In my role as President of the MedShadow Foundation, I am constantly on the lookout for new research on important health topics and particularly on the side effects of medications. I have found, however, that contradictions in research studies are a lot more common than I would like. As I read through the articles more carefully, I found that both acknowledged that anesthesia can cause dementia in seniors. They differ in that The Mayo Clinic found a pattern of short-term dementia that cleared up after a few weeks or months. In contrast, Euroanaesthesia found that the dementia persisted and did not clear up in the short-term. The anesthesiologists in the Euroanaesthesia study met with patients to establish a baseline and then followed-up two years later. Researchers in The Mayo Clinic study reviewed patient files, a method that is usually not considered as reliable as a personal interview in determining a link between treatment and results and side effects of the intervention.
When my father had surgery about five years ago, he was in his late-70s. No one had warned us that he might have cognitive difficulties after the operation. It’s called POCD – Post Operational Cognitive Disorder.
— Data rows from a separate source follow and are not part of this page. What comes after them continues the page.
==> src/rtl/star_demux_pkg.sv <==
// Shared encodings for the star ring: route codes, demux FSM states and the
// broadcast address helper.
package star_demux_pkg;

    // Where the current packet goes.
    typedef enum logic [1:0] {
        ROUTE_LOC  = 2'd0,
        ROUTE_FWD  = 2'd1,
        ROUTE_BOTH = 2'd2
    } route_e;

    // Demux FSM: IDLE decodes headers, PKT_* hold the locked route until TLAST.
    typedef enum logic [1:0] {
        IDLE     = 2'd0,
        PKT_LOC  = 2'd1,
        PKT_FWD  = 2'd2,
        PKT_BOTH = 2'd3
    } state_e;

    // All-ones address of a destination field of the given width.
    function automatic logic [63:0] bcast_addr(input int unsigned width);
        if (width >= 64) begin
            return '1;
        end
        return (64'd1 << width) - 64'd1;
    endfunction

    // State entered when a multi-flit packet starts on the given route.
    function automatic state_e route_to_state(input route_e route);
        case (route)
            ROUTE_LOC:  return PKT_LOC;
            ROUTE_BOTH: return PKT_BOTH;
            default:    return PKT_FWD;
        endcase
    endfunction

endpackage

==> src/rtl/star_demux_bhand.sv <==
// Single-stage registered handshake buffer. The output valid comes straight
// from a flop, so it never depends combinationally on odata_rdy; the stage
// refills in the same cycle it drains, giving one flit per cycle.
module star_demux_bhand #(
    parameter int unsigned WIDTH = 65
) (
    input  logic             clk,
    input  logic             rst,
    input  logic [WIDTH-1:0] idata,
    input  logic             idata_vld,
    output logic             idata_rdy,
    output logic [WIDTH-1:0] odata,
    output logic             odata_vld,
    input  logic             odata_rdy
);

    logic [WIDTH-1:0] data_q;
    logic             vld_q;

    assign idata_rdy = !vld_q || odata_rdy;
    assign odata     = data_q;
    assign odata_vld = vld_q;

    // Load a new flit whenever the stage is empty or being drained this cycle.
    always_ff @(posedge clk or negedge rst) begin
        if (!rst) begin
            // NOTE: the data register is reset too because the outputs must read
            // zero while in reset; a plain pipeline register would not need it.
            vld_q  <= 1'b0;
            data_q <= '0;
        end else if (idata_rdy) begin
            // NOTE: non-blocking assignments keep every flop sampling the
            // pre-edge values, independent of statement order.
            vld_q <= idata_vld;
            if (idata_vld) begin
                data_q <= idata;
            end
        end
    end

endmodule

==> src/rtl/star_demux.sv <==
// Receive-side packet demultiplexer for the star-arbiter ring. The header flit's
// destination field picks local delivery, forwarding, or both (broadcast); the
// choice is held until TLAST. Each output is registered through its own buffer.
module star_demux
    import star_demux_pkg::*;
#(
    parameter int unsigned            DATA_WIDTH    = 64,
    parameter int unsigned            DEST_LSB      = 0,
    parameter int unsigned            DEST_WIDTH    = 8,
    parameter logic [DEST_WIDTH-1:0]  MY_ADDR       = '0,
    parameter int unsigned            PKT_CNT_WIDTH = 16
) (
    input  logic                     clk,
    input  logic                     rst,
    input  logic [DATA_WIDTH-1:0]    in_TDATA,
    input  logic                     in_TVALID,
    input  logic                     in_TLAST,
    output logic                     in_TREADY,
    output logic [DATA_WIDTH-1:0]    loc_TDATA,
    output logic                     loc_TVALID,
    output logic                     loc_TLAST,
    input  logic                     loc_TREADY,
    output logic [DATA_WIDTH-1:0]    nxt_TDATA,
    output logic                     nxt_TVALID,
    output logic                     nxt_TLAST,
    input  logic                     nxt_TREADY,
    output logic [PKT_CNT_WIDTH-1:0] loc_pkts,
    output logic [PKT_CNT_WIDTH-1:0] fwd_pkts
);

    localparam logic [DEST_WIDTH-1:0] BCAST = DEST_WIDTH'(bcast_addr(DEST_WIDTH));

    state_e                state_q;
    state_e                state_d;
    route_e                hdr_route;
    route_e                route;
    logic [DEST_WIDTH-1:0] dest;
    logic                  accept;
    logic                  route_loc;
    logic                  route_fwd;
    logic                  loc_vld;
    logic                  loc_rdy;
    logic                  nxt_vld;
    logic                  nxt_rdy;
    logic                  ready;
    logic [DATA_WIDTH:0]   flit;
    logic [DATA_WIDTH:0]   loc_flit;
    logic [DATA_WIDTH:0]   nxt_flit;

    assign dest   = in_TDATA[DEST_LSB +: DEST_WIDTH];
    assign flit   = {in_TLAST, in_TDATA};
    // Nothing is accepted while reset is held.
    assign in_TREADY = ready && rst;
    assign accept    = in_TVALID && in_TREADY;

    // Decode the destination field as if the current flit were a header.
    always_comb begin
        // NOTE: every combinational output gets a default first so no path
        // leaves it unassigned and infers a latch.
        hdr_route = ROUTE_FWD;
        if (dest == MY_ADDR) begin
            hdr_route = ROUTE_LOC;
        end else if (dest == BCAST) begin
            hdr_route = ROUTE_BOTH;
        end
    end

    // Effective route: live decode in IDLE, locked route inside a packet.
    always_comb begin
        route = hdr_route;
        case (state_q)
            PKT_LOC:  route = ROUTE_LOC;
            PKT_FWD:  route = ROUTE_FWD;
            PKT_BOTH: route = ROUTE_BOTH;
            default:  route = hdr_route;
        endcase
    end

    assign route_loc = (route == ROUTE_LOC) || (route == ROUTE_BOTH);
    assign route_fwd = (route == ROUTE_FWD) || (route == ROUTE_BOTH);

    // Steer the input handshake; a broadcast flit is written to both buffers
    // in the same cycle or to neither.
    always_comb begin
        loc_vld = 1'b0;
        nxt_vld = 1'b0;
        ready   = 1'b0;
        case (route)
            ROUTE_LOC: begin
                loc_vld = in_TVALID;
                ready   = loc_rdy;
            end
            ROUTE_FWD: begin
                nxt_vld = in_TVALID;
                ready   = nxt_rdy;
            end
            default: begin
                loc_vld = in_TVALID && nxt_rdy;
                nxt_vld = in_TVALID && loc_rdy;
                ready   = loc_rdy && nxt_rdy;
            end
        endcase
    end

    // Next state: open a packet on a non-final header, close it on TLAST.
    always_comb begin
        state_d = state_q;
        if (accept) begin
            if (state_q == IDLE) begin
                if (!in_TLAST) begin
                    state_d = route_to_state(hdr_route);
                end
            end else if (in_TLAST) begin
                state_d = IDLE;
            end
        end
    end

    // State register.
    always_ff @(posedge clk or negedge rst) begin
        if (!rst) begin
            state_q <= IDLE;
        end else begin
            state_q <= state_d;
        end
    end

    // Count packets whose final flit was accepted toward each output.
    always_ff @(posedge clk or negedge rst) begin
        if (!rst) begin
            loc_pkts <= '0;
            fwd_pkts <= '0;
        end else if (accept && in_TLAST) begin
            if (route_loc) begin
                loc_pkts <= loc_pkts + PKT_CNT_WIDTH'(1);
            end
            if (route_fwd) begin
                fwd_pkts <= fwd_pkts + PKT_CNT_WIDTH'(1);
            end
        end
    end

    star_demux_bhand #(
        .WIDTH (DATA_WIDTH + 1)
    ) u_loc_buf (
        .clk       (clk),
        .rst       (rst),
        .idata     (flit),
        .idata_vld (loc_vld),
        .idata_rdy (loc_rdy),
        .odata     (loc_flit),
        .odata_vld (loc_TVALID),
        .odata_rdy (loc_TREADY)
    );

    star_demux_bhand #(
        .WIDTH (DATA_WIDTH + 1)
    ) u_nxt_buf (
        .clk       (clk),
        .rst       (rst),
        .idata     (flit),
        .idata_vld (nxt_vld),
        .idata_rdy (nxt_rdy),
        .odata     (nxt_flit),
        .odata_vld (nxt_TVALID),
        .odata_rdy (nxt_TREADY)
    );

    assign {loc_TLAST, loc_TDATA} = loc_flit;
    assign {nxt_TLAST, nxt_TDATA} = nxt_flit;

endmodule

==> config.mk <==
export PLATFORM = sky130hd
export DESIGN_NAME = star_demux
export DESIGN_NICKNAME = d
export VERILOG_FILES = /design/src/rtl/star_demux_pkg.sv /design/src/rtl/star_demux_bhand.sv /design/src/rtl/star_demux.sv
export SDC_FILE = /design/constraint.sdc
export NUM_CORES = 1
export LEC_CHECK = 0
export CORE_MARGIN = 2
export CORE_UTILIZATION = 46
export CTS_BUF_LIST = sky130_fd_sc_hd__clkbuf_16
export CTS_CLUSTER_DIAMETER = 50
export CTS_CLUSTER_SIZE = 12
export DETAILED_ROUTE_END_ITERATION = 16
export PLACE_DENSITY = 0.8
export SLEW_MARGIN = 15
export SYNTH_ARGS = -nofsm -noshare
export SYNTH_HDL_FRONTEND = slang
export SYNTH_HIERARCHICAL = 1
export SYNTH_SLANG_ARGS = --single-unit
==> constraint.sdc <==
create_clock -name clk -period 2.86 [get_ports clk]
set_clock_uncertainty 0.2 [all_clocks]
set_input_delay 0.572 -clock clk [delete_from_list [all_inputs] [get_ports clk]]
set_output_delay 0.572 -clock clk [all_outputs]
set_load 0.005 [all_outputs]
==> impl_metrics.csv, run 1 <==
group,metric,value,unit
status,status,"completed",
synth,synth_area,7230,µm²
final_layout,final_cells,969,
synth,synth.avg_cell_area,16.0,µm²
route,wl,18400,µm
global_routing,grt_pass1_wl,28600,µm
global_routing,grt-ovfl-total,0,
hold_path,hp-class,"input port to asynchronous set/reset pin",
setup_path,critPathLaunchType,"input port",
die,die_area,16700,µm²
final_layout,diodes,0,
route,vias_per_cell,4.97,
setup_path,reg2reg_slack,0.11,ns
setup_path,endpoint_kind,"output port",
clocking,cts.clk_slew.worst_paths,0.06,ns
global_routing,grtUsageMet1,0.276,
synth,ys_top_cells_by_count,"166 x dfrtp_1, 100 x mux2_4, 32 x mux2_2",
route,vias,4818,
synth,synth_cells,451,
synth,yosys_warnings,6,
setup_path,r2r-end,"loc_pkts[2]",
power_and_ir_drop,max-vdd-ir-drop,0.394,mV
global_routing,grt.busiest_layer,"met2",
timing,setup_violations,0,
global_routing,met2_usage,0.383,
final_layout,ff_latch_area,4150,µm²
die,die_h,129,µm
synth,syn_nets,526,
timing,hold_viol,0,
power_and_ir_drop,total_power,6.73,mW
timing,fmax,357,MHz
placement,dp_hpwl,13000,µm
die,fp.dieW,129,µm
synth,synthTopCellsByArea,"dfrtp_1 57%, mux2_4 21%, mux2_2 5.0%, buf_12 3.3%, xor2_1 2.4%",
global_routing,grt_pass1_vias,5231,
timing,drv_slew,0,
synth,synth_top_cell_area_share,0.574,
route,wl_per_cell,19.0,µm
synth,yosys.area.top_type,"dfrtp_1",
synth,synthArstFlopShare,1.00,
timing,tightest_slew,0.680,ns
final_layout,multiInputGateArea,2870,µm²
setup_path,cp_max_fo,3,
setup_path,r2r-start,"state_q[0]",
synth,ys.flop_type,"dfrtp_1",
die,rows,45,
clocking,postCtsHoldBufs,0,
synth,synth_cell_types,38,
route,dr.pass1.iters,5,
global_routing,grt_usage,0.222,
die,start_util,0.474,
clocking,clk_root_buffer_cell,"clkbuf_16",
die,pin_count,235,
global_routing,grt_max_degree,133,
timing,rsz0062_at_grt,"true",
run,cap_viol_max_count,0,
power_and_ir_drop,leakagePower,5.04,nW
placement,routabilityCongestion,0.886,
clocking,insertion_delay,0.41,ns
timing,maxSlewHeadroom,0.547,
synth,synth_edf_count,0,
power_and_ir_drop,power_density,628,nW/µm²
setup_path,cp_data_arrival_time,2.03,ns
clocking,cts_tree,"yes",
final_layout,syn_to_final_growth,48.2,%
setup_path,worstSetupPathType,"input port to output port",
synth,yosysSeqAreaShare,0.574,
global_routing,antenna_found_initial,0,
placement,place.detailed.instances,922,
clocking,cts.path.max_buffers,2,
die,core_area,15300,µm²
clocking,htreeDepth,4,
global_routing,grt_use_met3,0.0595,
clocking,clock_sinks,166,
placement,port-buffer-count,234,
setup_path,worstPathRequired,2.09,ns
synth,yosysMostFrequentCell,"dfrtp_1",
final_layout,fill_cells,1014,
clocking,cts_buffers,17,
setup_path,rr_worst_depth,13,
route,ant_nets,0,
route,drt_iter0_markers,294,
final_layout,drive_gt1_frac,0.327,
timing,period_needed,2.80,ns
route,drc,0,
synth,ys_seq_elements,166,
final_layout,final_nets,820,
timing,fin_crit_sh,0.979,
## cells by family (layout without fill, tap and decap cells)
group | Yosys count | after routing | share of synthesized area
compound gates | 20 | 20 | 0.0215
xor+xnor | 30 | 30 | 0.0363
fa+ha+maj | 5 | 5 | 0.00865
buf+inv | 21 | 328 | 0.0391
flops | 166 | 166 | 0.574
mux | 132 | 132 | 0.257
simple gates | 77 | 77 | 0.0626
## power breakdown
group	total, mW	switching, mW	internal [mW]
Sequential	2.88	0.218	2.67
Clock	2.38	0.923	1.45
Combinational	1.47	0.452	1.02
## flip-flops by register name, indices dropped and copies added, names as in the netlist
name / count
u_nxt_buf/odata_vld: 1
u_loc_buf/odata_vld: 1
u_nxt_buf/odata: 65
fwd_pkts: 16
state_q: 2
loc_pkts: 16
u_loc_buf/odata: 65
## worst max-delay path by stage
stage                           start     endpoint  slack, ns  depth (start not counted)
after floorplan           in_TDATA[0]  loc_pkts[1]       0.02                          8
after global placement    in_TDATA[4]    in_TREADY      -0.80                          9
after detailed placement  in_TDATA[0]    in_TREADY      -0.82                          9
after CTS                 in_TDATA[6]    in_TREADY      0.002                          9
after global routing      in_TDATA[4]    in_TREADY     -0.005                          9
final                     in_TDATA[3]    in_TREADY       0.06                          9
## cell usage in the layout (no fill, tap or decap), drive strengths merged, types with 5 or more instances in the layout
| master | instances |
|---|---|
| a21oi | 5 |
| nand3 | 11 |
| buf | 67 |
| xnor2 | 10 |
| clkdlybuf4s50 | 224 |
| nand4 | 9 |
| dfrtp | 166 |
| nand2b | 6 |
| inv | 7 |
| nor4 | 13 |
| xor2 | 20 |
| nor3 | 7 |
| ha | 5 |
| nand2 | 17 |
| clkbuf | 19 |
| mux2 | 132 |
## metrics by stage
step,hold slack (ns),setup TNS [ns],utilization,setup WS [ns],cell area [µm²]
2_1_floorplan,0.0764,0,-,0.0178,7230
3_3_place_gp,0.260,-92.41,0.653,-0.803,9960
3_5_place_dp,0.260,-101.34,0.653,-0.819,9960
4_1_cts,0.0235,0,0.702,0.00243,10700
5_1_grt,0.0512,-0.00483,0.702,-0.00483,10700
6_report,0.0151,0,0.702,0.0612,10700
## critical path: stages
cell	delay [ns]
buf_2	0.13
nor4_4	0.30
nand2_1	0.14
a21oi_2	0.21
nor2_1	0.07
ha_2	0.20
o21ai_2	0.18
a21boi_2	0.09
buf_2	0.13
## routing by layer
layer / wire length (µm) / part of all wire
met2: 9420 / 0.51
met3: 1190 / 0.065
met1: 7550 / 0.41
met5: 0 / 0
met4: 247 / 0.013
## area by class of cell
cell class,count,share of cell area
clock buffer,17,0.0397
inverter,3,0.00105
clock inverter,15,0.0176
sequential,166,0.388
timing repair buffer,293,0.262
multi-input combinational,264,0.268
tap,211,0.0246
## repair_timing
item / in CTS / in global routing
resized for setup: 36 / 15
pin swaps: 8 / 9
setup endpoints to repair: 160 / 128
buffers inserted: 12 / 3
Power figures use the tool's default switching activity.
==> run 2, diff against run 1 <==
--- a/config.mk
+++ b/config.mk
@@ -6,12 +6,12 @@
 export NUM_CORES = 1
 export LEC_CHECK = 0
 export CORE_MARGIN = 2
-export CORE_UTILIZATION = 46
+export CORE_UTILIZATION = 43
 export CTS_BUF_LIST = sky130_fd_sc_hd__clkbuf_16
 export CTS_CLUSTER_DIAMETER = 50
 export CTS_CLUSTER_SIZE = 12
 export DETAILED_ROUTE_END_ITERATION = 16
-export PLACE_DENSITY = 0.8
+export PLACE_DENSITY = 0.75
 export SLEW_MARGIN = 15
 export SYNTH_ARGS = -nofsm -noshare
 export SYNTH_HDL_FRONTEND = slang
==> impl_metrics.csv, run 2 (synthesized netlist as in run 1, its figures left out) <==
group,metric,value,unit
setup_path,endpoint_kind,"output port",
setup_path,cp_data_arrival_time,2.01,ns
final_layout,layout_commonest_cell,"clkdlybuf4s50_1",
global_routing,grt_pass1_wl,28100,µm
timing,hold_viol,0,
clocking,insertion_delay,0.41,ns
die,fp.dieW,134,µm
route,wl_per_cell,18.2,µm
power_and_ir_drop,leakagePower,4.94,nW
timing,tightest_slew,0.864,ns
clocking,cts.path.max_buffers,2,
die,rows,47,
final_layout,diodes,0,
global_routing,grt_max_degree,156,
hold_path,hp-class,"flop to flop",
timing,drv_slew,0,
clocking,clock_sinks,166,
timing,period_needed,2.78,ns
setup_path,cp_max_fo,3,
die,start_util,0.438,
power_and_ir_drop,max-vdd-ir-drop,0.425,mV
final_layout,final_nets,803,
route,vias,4689,
global_routing,antenna_found_initial,0,
final_layout,syn_to_final_growth,45.7,%
route,dr.pass1.iters,4,
setup_path,worstPathRequired,2.09,ns
placement,routabilityCongestion,0.822,
die,pin_count,235,
setup_path,r2r-start,"state_q[0]",
hold_path,hold_depth,1,
route,drt_iter0_markers,240,
power_and_ir_drop,total_power,6.47,mW
final_layout,drive_gt1_frac,0.306,
timing,maxSlewHeadroom,0.424,
run,cap_viol_max_count,0,
status,status,"completed",
final_layout,most-common-layout-cells,"224 x clkdlybuf4s50_1, 166 x dfrtp_1, 100 x mux2_4, 34 x buf_4, 32 x mux2_2",
die,die_area,17900,µm²
power_and_ir_drop,power_density,614,nW/µm²
global_routing,grt-ovfl-total,0,
global_routing,grt_pass1_vias,5219,
timing,fin_crit_sh,0.972,
route,vias_per_cell,4.89,
global_routing,grt_usage,0.200,
final_layout,multiInputGateArea,2850,µm²
die,core_area,16500,µm²
die,die_h,134,µm
clocking,cts_tree,"yes",
setup_path,worstSetupPathType,"input port to output port",
clocking,cts_buffers,17,
placement,port-buffer-count,234,
timing,fmax,360,MHz
clocking,clk_root_buffer_cell,"clkbuf_16",
placement,dp_hpwl,12100,µm
route,ant_nets,0,
route,drc,0,
clocking,cts.clk_slew.worst_paths,0.06,ns
clocking,htreeDepth,4,
setup_path,rr_worst_depth,9,
setup_path,critPathLaunchType,"input port",
final_layout,ff_latch_area,4150,µm²
route,wl,17400,µm
timing,setup_violations,0,
timing,rsz0062_at_grt,"false",
setup_path,crit_start,"in_TDATA[0]",
hold_path,worstHoldStart,"loc_pkts[15]",
timing,fin_hold_ws,0.268,ns
final_layout,fill_cells,1221,
[run 2: cell types whose count changed in the layout (fill, tap and decap cells not counted), moves of 2 or more]
cell	delta
buf_4	-20
buf_6	+2
bufinv_16	-2
ha_1	+2
nand2_2	+2
[run 2: timing repair]
item                                   in CTS  in global routing
pin swaps                                   8                  7
hold buffers                                1                  0
buffers inserted                           10                  0
setup endpoints to repair                 158                152
endpoints found under the hold margin      11                  0
resized for setup                          36                 15
[run 2: power by group]
group,internal [mW],switching [mW],total (mW)
Clock,1.26,0.883,2.14
Sequential,2.67,0.213,2.88
Combinational,1.01,0.438,1.45
[run 2: final cells by class]
type,instances,area share
Tap cell,220,0.0261
Multi-Input combinational cell,264,0.271
Inverter,3,0.00107
Clock inverter,13,0.0114
Timing Repair Buffer,276,0.256
Clock buffer,17,0.0404
Sequential cell,166,0.394
[run 2: stage by stage]
step | utilization | setup TNS [ns] | worst slack (ns) | area (µm²) | std cells
floorplan | - | 0 | 0.0178 | 7230 | 451
global placement | 0.598 | -94.85 | -0.748 | 9890 | 918
detailed placement | 0.598 | -101.61 | -0.794 | 9890 | 918
CTS | 0.638 | 0 | 0.00716 | 10500 | 959
global route | 0.638 | 0 | 0.0149 | 10500 | 959
finish | 0.638 | 0 | 0.0808 | 10500 | 959
[run 2: worst paths after layout]
check / endpoint / slack (ns)
max in group asynchronous: u_nxt_buf/odata[3] / 0.97
worst min register to register: loc_pkts[15] / 0.27
worst max-delay path: in_TREADY / 0.08
min in group asynchronous: u_loc_buf/odata[5] / 0.42
worst min-delay path: loc_pkts[15] / 0.27
worst max register to register: u_nxt_buf/odata[62] / 0.21
[run 2: per-layer routing]
layer / track usage / vias to the layer above / wire length [µm]
met1: 0.255 / 2346 / 7580
met5: 0 / - / 0
met4: 0.0573 / 0 / 225
li1: - / 2160 / -
met2: 0.328 / 167 / 8310
met3: 0.0670 / 16 / 1320
[run 2: critical path, cell delays in order]
cell and delay, ns:
buf_2 0.13, nor4_4 0.30, nand2_2 0.14, a21oi_4 0.17
buf_6 0.12, nor2_2 0.03, ha_2 0.19, o21ai_2 0.15
a21boi_2 0.08, buf_2 0.13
My mother was very concerned until her friends clued her in — they told her it was so common it had a name — “anesthesia brain.” Fortunately my father’s confusion cleared up after a few months.
Some of the confusion about study results for the general consumer comes from the exaggerated headlines. The Mayo Clinic’s own article on its study was the same as above. “No Link Between Anesthesia, Dementia in Elderly, Mayo Clinic Study Finds.” In my opinion, that headline is an exaggeration — the study absolutely found a link between anesthesia and dementia in the elderly. Researchers found it was not permanent, but that didn’t mean it didn’t exist.
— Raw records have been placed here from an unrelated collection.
## src/rtl/alu_pkg.sv

```systemverilog
// Shared definitions for the ALU: default datapath widths and the ALU_FUN opcode map.
package alu_pkg;

   localparam int DEF_OPER_WIDTH = 8;
   localparam int DEF_OUT_WIDTH  = 2 * DEF_OPER_WIDTH;

   localparam logic [3:0] ALU_ADD  = 4'h0;
   localparam logic [3:0] ALU_SUB  = 4'h1;
   localparam logic [3:0] ALU_MUL  = 4'h2;
   localparam logic [3:0] ALU_DIV  = 4'h3;
   localparam logic [3:0] ALU_AND  = 4'h4;
   localparam logic [3:0] ALU_OR   = 4'h5;
   localparam logic [3:0] ALU_NAND = 4'h6;
   localparam logic [3:0] ALU_NOR  = 4'h7;
   localparam logic [3:0] ALU_XOR  = 4'h8;
   localparam logic [3:0] ALU_XNOR = 4'h9;
   localparam logic [3:0] ALU_EQ   = 4'hA;
   localparam logic [3:0] ALU_GT   = 4'hB;
   localparam logic [3:0] ALU_LT   = 4'hC;
   localparam logic [3:0] ALU_SHR  = 4'hD;
   localparam logic [3:0] ALU_SHL  = 4'hE;
   localparam logic [3:0] ALU_NOP  = 4'hF;

endpackage

```

## src/rtl/alu_comb.sv

```systemverilog
// Combinational opcode decode and result compute for the ALU; no state.
module alu_comb
   import alu_pkg::*;
#(
   parameter int OPER_WIDTH = DEF_OPER_WIDTH,
   parameter int OUT_WIDTH  = DEF_OUT_WIDTH
) (
   input  logic [OPER_WIDTH-1:0] a_i,
   input  logic [OPER_WIDTH-1:0] b_i,
   input  logic [3:0]            alu_fun_i,
   output logic [OUT_WIDTH-1:0]  result_o
);

   localparam int PAD_W = OUT_WIDTH - OPER_WIDTH;

   logic [OUT_WIDTH-1:0] a_ext;
   logic [OUT_WIDTH-1:0] b_ext;

   // Operands are widened first so carry, borrow, product and SHL's top bit survive.
   assign a_ext = {{PAD_W{1'b0}}, a_i};
   assign b_ext = {{PAD_W{1'b0}}, b_i};

   always_comb begin
      // NOTE: default assignment first so no path through the case infers a latch.
      result_o = '0;
      case (alu_fun_i)
         ALU_ADD:  result_o = a_ext + b_ext;
         ALU_SUB:  result_o = a_ext - b_ext;
         ALU_MUL:  result_o = a_ext * b_ext;
         ALU_DIV:  result_o = (b_i == '0) ? '0 : a_ext / b_ext;
         ALU_AND:  result_o = a_ext & b_ext;
         ALU_OR:   result_o = a_ext | b_ext;
         ALU_NAND: result_o = {{PAD_W{1'b0}}, ~(a_i & b_i)};
         ALU_NOR:  result_o = {{PAD_W{1'b0}}, ~(a_i | b_i)};
         ALU_XOR:  result_o = a_ext ^ b_ext;
         ALU_XNOR: result_o = {{PAD_W{1'b0}}, ~(a_i ^ b_i)};
         ALU_EQ:   result_o = {{(OUT_WIDTH-1){1'b0}}, a_i == b_i};
         ALU_GT:   result_o = {{(OUT_WIDTH-1){1'b0}}, a_i > b_i};
         ALU_LT:   result_o = {{(OUT_WIDTH-1){1'b0}}, a_i < b_i};
         ALU_SHR:  result_o = a_ext >> 1;
         ALU_SHL:  result_o = a_ext << 1;
         default:  result_o = '0;
      endcase
   end

endmodule

```

## src/rtl/alu.sv

```systemverilog
// Registered 16-function ALU: one-cycle latency, result qualified by OUT_VALID.
module alu
   import alu_pkg::*;
#(
   parameter int OPER_WIDTH = DEF_OPER_WIDTH,
   parameter int OUT_WIDTH  = DEF_OUT_WIDTH
) (
   input  logic                  CLK,
   input  logic                  RST,
   input  logic [OPER_WIDTH-1:0] A,
   input  logic [OPER_WIDTH-1:0] B,
   input  logic                  EN,
   input  logic [3:0]            ALU_FUN,
   output logic [OUT_WIDTH-1:0]  ALU_OUT,
   output logic                  OUT_VALID
);

   logic [OUT_WIDTH-1:0] alu_out_d;
   logic [OUT_WIDTH-1:0] alu_out_q;
   logic                 out_valid_q;

   alu_comb #(
      .OPER_WIDTH (OPER_WIDTH),
      .OUT_WIDTH  (OUT_WIDTH)
   ) u_alu_comb (
      .a_i       (A),
      .b_i       (B),
      .alu_fun_i (ALU_FUN),
      .result_o  (alu_out_d)
   );

   // Reset outranks EN; a disabled cycle clears the result rather than holding it.
   always_ff @(posedge CLK) begin
      // NOTE: non-blocking assignments for all registered state.
      if (!RST) begin
         alu_out_q   <= '0;
         out_valid_q <= 1'b0;
      end else if (EN) begin
         alu_out_q   <= alu_out_d;
         out_valid_q <= 1'b1;
      end else begin
         alu_out_q   <= '0;
         out_valid_q <= 1'b0;
      end
   end

   assign ALU_OUT   = alu_out_q;
   assign OUT_VALID = out_valid_q;

endmodule

```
The article distributed at Euroanesthesia quotes an increase of 35% in dementia in elderly who were given general anesthesia. But a significant number of seniors who weren’t exposed to anesthesia got dementia during the same time period. I couldn’t follow the math, but I did read that “demented patients were more likely to have received anesthesia (37%) than non-demented patients (32%).” That looks close to 14% to me. However, the article goes on to note that “22% of demented patients reporting a GA (general anesthesia) compared with 19% of non-demented patients.” In the final reporting in this study, of the 7,008 people evaluated, 632 had dementia two years later, which is just under 7%. In the general US population, however, one in 8 seniors, or 13%, have dementia by the age of 65. How does that logically fit with the study? Is France not only thinner, but less demented too?
Headlines have great power to instill fear. And big numbers or big surprises in headlines gather attention from readers. Consequently, it’s necessary to go beyond the headline when reading about new research, particularly when it is relevant to your life, which is often the case.
Short-term or permanent, “Anesthesia Brain” is a very real condition that, in my family’s case, was not anticipated. No doctor warned us about the correlation. If if had been permanent, or if my mother’s friends hadn’t revealed the often short-term connection between anesthesia and confusion in the elderly, our family might have pursued interventions that would have significantly affected the quality of my parents’ remaining years. Anesthesia’s potential side effects should be included in the discussion of how best to treat a loved one’s illness, particularly when that person is over 65.